__Try it__: Please reproduce the data below exactly, from the first line through the line containing "track usage [%]", and leave every later line out.

(Collected data entries)

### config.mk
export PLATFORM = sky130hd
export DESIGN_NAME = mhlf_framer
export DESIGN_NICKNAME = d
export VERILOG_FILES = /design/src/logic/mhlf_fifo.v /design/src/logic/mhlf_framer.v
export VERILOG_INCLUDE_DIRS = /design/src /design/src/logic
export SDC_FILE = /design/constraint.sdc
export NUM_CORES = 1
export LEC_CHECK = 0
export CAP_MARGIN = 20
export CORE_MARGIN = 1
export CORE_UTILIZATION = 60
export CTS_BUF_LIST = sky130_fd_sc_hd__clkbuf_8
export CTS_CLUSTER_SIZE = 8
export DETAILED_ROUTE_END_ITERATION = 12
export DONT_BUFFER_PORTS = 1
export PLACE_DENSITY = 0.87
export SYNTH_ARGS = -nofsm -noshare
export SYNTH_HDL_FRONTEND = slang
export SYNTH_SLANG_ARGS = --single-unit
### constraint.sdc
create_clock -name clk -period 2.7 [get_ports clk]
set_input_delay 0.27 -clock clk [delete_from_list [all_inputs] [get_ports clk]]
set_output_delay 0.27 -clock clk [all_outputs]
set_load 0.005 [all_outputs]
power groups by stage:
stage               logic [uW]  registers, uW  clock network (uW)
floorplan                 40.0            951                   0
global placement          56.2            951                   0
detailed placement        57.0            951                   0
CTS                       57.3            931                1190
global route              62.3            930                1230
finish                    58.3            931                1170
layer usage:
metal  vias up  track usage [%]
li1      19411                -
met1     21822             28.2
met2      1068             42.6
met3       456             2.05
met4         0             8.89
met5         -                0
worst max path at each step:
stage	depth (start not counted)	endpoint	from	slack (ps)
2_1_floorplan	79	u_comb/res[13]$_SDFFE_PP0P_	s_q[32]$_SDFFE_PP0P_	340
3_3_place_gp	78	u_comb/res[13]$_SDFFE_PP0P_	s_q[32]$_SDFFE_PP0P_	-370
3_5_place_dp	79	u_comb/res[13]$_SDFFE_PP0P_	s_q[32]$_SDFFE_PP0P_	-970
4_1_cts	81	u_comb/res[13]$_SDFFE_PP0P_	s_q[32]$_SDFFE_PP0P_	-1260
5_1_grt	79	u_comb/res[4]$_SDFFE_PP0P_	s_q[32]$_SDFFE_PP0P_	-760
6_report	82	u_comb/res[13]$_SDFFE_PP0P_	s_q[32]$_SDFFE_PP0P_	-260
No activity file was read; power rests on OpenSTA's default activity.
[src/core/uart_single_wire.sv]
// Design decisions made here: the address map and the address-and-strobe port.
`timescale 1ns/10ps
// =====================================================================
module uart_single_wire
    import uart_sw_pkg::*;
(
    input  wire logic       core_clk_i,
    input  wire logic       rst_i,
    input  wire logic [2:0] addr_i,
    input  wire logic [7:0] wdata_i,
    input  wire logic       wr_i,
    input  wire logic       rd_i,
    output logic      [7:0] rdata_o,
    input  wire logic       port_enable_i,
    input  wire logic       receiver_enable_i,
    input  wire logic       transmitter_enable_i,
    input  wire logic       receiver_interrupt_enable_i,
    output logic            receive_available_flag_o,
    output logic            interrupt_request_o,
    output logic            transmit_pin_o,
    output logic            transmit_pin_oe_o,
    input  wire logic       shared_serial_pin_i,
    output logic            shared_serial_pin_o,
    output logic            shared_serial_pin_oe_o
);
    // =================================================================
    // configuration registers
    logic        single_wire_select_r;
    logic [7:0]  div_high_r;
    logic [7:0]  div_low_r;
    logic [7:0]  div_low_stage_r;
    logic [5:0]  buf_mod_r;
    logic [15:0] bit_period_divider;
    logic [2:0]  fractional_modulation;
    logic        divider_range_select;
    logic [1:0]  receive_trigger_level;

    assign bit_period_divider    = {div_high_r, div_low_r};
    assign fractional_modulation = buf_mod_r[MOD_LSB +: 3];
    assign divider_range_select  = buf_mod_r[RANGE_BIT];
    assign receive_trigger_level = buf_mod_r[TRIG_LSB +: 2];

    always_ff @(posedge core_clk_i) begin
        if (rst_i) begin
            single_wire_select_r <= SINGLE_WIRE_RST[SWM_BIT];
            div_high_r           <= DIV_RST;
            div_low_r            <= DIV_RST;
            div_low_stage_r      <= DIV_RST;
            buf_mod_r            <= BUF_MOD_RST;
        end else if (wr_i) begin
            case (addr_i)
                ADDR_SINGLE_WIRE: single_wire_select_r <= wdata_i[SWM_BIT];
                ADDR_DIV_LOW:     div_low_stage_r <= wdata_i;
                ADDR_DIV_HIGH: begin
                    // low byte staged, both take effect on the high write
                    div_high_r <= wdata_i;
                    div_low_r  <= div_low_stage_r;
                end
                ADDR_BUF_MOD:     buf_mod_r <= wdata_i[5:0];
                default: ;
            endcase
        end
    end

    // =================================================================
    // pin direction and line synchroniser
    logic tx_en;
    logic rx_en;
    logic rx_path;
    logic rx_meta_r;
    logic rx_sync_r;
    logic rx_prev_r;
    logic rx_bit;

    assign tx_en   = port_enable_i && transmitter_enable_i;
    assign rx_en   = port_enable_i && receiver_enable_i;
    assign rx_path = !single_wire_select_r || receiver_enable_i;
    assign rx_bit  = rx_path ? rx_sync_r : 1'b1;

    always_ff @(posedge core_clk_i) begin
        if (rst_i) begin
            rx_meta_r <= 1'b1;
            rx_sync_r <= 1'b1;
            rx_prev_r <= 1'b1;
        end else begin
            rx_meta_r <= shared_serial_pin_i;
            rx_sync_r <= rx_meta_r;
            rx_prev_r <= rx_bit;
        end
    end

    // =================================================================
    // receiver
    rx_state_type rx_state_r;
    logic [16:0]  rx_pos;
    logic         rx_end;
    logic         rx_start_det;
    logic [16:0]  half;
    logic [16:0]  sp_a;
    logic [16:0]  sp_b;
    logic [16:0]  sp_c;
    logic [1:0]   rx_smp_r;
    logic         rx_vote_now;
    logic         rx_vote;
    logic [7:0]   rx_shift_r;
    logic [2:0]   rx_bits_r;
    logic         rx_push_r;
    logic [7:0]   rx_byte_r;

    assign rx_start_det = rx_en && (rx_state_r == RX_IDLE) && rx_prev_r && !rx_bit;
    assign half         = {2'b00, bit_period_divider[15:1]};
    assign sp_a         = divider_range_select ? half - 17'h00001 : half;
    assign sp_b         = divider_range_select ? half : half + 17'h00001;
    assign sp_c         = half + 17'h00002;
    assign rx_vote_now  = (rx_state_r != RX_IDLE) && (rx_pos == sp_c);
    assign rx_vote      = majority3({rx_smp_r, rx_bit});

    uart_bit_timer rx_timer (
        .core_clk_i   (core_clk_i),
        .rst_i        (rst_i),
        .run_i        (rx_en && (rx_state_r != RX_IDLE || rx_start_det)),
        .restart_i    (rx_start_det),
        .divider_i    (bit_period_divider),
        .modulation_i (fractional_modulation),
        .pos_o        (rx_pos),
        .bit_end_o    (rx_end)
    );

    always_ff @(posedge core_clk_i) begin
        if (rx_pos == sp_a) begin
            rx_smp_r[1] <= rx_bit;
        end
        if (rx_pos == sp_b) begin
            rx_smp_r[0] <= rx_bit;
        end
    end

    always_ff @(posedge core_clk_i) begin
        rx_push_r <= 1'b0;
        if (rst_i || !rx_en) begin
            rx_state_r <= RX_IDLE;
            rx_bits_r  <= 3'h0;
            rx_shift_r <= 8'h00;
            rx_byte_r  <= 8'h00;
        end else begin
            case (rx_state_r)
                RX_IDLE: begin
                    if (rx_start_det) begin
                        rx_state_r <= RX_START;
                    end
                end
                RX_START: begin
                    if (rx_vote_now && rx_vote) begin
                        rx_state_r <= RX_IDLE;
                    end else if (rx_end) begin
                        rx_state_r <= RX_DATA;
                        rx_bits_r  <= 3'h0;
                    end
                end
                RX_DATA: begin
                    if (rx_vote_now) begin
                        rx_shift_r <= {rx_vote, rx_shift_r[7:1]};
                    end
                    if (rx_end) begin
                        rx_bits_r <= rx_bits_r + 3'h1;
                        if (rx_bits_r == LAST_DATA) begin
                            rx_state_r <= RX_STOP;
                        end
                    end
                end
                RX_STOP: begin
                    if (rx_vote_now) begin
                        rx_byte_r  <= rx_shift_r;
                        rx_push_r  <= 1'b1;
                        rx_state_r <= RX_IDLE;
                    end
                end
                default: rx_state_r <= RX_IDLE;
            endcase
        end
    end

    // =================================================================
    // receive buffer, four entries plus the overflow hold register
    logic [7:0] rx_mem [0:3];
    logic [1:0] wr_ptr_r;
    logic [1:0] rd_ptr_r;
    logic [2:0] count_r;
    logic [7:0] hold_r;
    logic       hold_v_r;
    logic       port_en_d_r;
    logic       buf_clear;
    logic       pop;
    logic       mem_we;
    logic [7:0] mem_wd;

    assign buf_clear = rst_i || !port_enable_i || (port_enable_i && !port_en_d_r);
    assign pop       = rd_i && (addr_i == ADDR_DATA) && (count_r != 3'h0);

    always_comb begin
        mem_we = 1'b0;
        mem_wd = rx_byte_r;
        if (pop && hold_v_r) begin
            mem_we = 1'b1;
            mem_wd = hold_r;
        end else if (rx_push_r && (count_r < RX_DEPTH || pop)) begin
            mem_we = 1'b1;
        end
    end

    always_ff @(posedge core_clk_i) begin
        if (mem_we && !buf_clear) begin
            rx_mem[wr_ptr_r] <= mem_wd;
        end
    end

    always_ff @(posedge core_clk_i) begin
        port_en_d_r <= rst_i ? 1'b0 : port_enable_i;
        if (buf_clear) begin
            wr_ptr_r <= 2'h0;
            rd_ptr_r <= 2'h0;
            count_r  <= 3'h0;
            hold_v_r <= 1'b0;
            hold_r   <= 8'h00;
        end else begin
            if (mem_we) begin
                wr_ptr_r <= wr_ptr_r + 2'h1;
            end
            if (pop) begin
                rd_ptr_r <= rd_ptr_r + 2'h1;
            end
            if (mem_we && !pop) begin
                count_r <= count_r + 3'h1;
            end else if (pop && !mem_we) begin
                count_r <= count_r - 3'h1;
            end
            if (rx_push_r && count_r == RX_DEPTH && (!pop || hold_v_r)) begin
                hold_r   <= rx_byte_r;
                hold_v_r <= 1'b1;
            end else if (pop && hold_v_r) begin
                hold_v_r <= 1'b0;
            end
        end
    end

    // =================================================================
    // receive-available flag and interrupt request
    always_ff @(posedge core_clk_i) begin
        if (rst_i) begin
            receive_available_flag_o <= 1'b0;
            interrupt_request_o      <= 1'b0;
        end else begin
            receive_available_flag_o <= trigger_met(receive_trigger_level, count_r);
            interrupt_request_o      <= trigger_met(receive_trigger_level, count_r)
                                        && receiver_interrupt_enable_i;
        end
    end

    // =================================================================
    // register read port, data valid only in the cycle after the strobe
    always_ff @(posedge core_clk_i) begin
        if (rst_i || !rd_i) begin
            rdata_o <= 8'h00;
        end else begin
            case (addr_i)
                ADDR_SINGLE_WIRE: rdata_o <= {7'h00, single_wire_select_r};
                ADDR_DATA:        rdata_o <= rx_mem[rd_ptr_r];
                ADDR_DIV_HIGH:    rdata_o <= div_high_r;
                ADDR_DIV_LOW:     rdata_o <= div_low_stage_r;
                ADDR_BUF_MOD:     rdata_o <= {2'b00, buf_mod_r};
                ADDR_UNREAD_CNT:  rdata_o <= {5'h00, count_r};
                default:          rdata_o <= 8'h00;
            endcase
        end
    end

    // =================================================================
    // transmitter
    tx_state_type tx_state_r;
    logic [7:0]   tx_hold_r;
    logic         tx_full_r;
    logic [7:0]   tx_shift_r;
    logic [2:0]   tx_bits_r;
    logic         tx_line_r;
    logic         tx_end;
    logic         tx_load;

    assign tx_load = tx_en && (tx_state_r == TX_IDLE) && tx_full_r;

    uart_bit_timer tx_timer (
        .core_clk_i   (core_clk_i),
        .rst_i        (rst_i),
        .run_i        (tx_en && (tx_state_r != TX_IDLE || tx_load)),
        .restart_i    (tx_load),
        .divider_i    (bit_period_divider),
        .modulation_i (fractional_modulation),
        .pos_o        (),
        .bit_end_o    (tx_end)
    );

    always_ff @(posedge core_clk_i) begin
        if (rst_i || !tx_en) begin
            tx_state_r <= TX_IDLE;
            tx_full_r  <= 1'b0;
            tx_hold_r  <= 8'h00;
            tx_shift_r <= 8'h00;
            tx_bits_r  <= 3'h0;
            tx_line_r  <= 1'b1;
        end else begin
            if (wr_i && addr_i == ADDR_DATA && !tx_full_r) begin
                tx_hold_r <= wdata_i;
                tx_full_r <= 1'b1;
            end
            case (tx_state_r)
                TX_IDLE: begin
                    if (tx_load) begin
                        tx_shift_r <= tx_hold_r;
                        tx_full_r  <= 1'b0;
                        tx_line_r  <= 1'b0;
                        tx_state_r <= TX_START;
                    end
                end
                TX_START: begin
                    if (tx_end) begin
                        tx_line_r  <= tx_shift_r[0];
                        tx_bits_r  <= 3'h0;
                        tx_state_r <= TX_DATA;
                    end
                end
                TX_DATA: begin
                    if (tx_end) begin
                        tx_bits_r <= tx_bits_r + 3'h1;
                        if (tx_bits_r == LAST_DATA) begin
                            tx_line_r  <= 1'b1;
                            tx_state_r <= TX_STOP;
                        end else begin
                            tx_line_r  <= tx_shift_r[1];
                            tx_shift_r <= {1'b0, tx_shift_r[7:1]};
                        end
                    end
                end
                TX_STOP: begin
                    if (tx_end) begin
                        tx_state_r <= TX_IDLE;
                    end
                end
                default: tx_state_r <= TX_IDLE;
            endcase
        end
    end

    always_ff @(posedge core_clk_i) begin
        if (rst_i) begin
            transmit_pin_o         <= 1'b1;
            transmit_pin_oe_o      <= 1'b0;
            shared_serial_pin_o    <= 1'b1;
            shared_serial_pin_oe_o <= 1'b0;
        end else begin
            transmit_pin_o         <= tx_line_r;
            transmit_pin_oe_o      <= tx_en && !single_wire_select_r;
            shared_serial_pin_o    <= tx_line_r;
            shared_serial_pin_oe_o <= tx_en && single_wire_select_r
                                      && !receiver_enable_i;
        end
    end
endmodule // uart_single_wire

__Exercise solution__:
### config.mk
export PLATFORM = sky130hd
export DESIGN_NAME = mhlf_framer
export DESIGN_NICKNAME = d
export VERILOG_FILES = /design/src/logic/mhlf_fifo.v /design/src/logic/mhlf_framer.v
export VERILOG_INCLUDE_DIRS = /design/src /design/src/logic
export SDC_FILE = /design/constraint.sdc
export NUM_CORES = 1
export LEC_CHECK = 0
export CAP_MARGIN = 20
export CORE_MARGIN = 1
export CORE_UTILIZATION = 60
export CTS_BUF_LIST = sky130_fd_sc_hd__clkbuf_8
export CTS_CLUSTER_SIZE = 8
export DETAILED_ROUTE_END_ITERATION = 12
export DONT_BUFFER_PORTS = 1
export PLACE_DENSITY = 0.87
export SYNTH_ARGS = -nofsm -noshare
export SYNTH_HDL_FRONTEND = slang
export SYNTH_SLANG_ARGS = --single-unit
### constraint.sdc
create_clock -name clk -period 2.7 [get_ports clk]
set_input_delay 0.27 -clock clk [delete_from_list [all_inputs] [get_ports clk]]
set_output_delay 0.27 -clock clk [all_outputs]
set_load 0.005 [all_outputs]
power groups by stage:
stage               logic [uW]  registers, uW  clock network (uW)
floorplan                 40.0            951                   0
global placement          56.2            951                   0
detailed placement        57.0            951                   0
CTS                       57.3            931                1190
global route              62.3            930                1230
finish                    58.3            931                1170
layer usage:
metal  vias up  track usage [%]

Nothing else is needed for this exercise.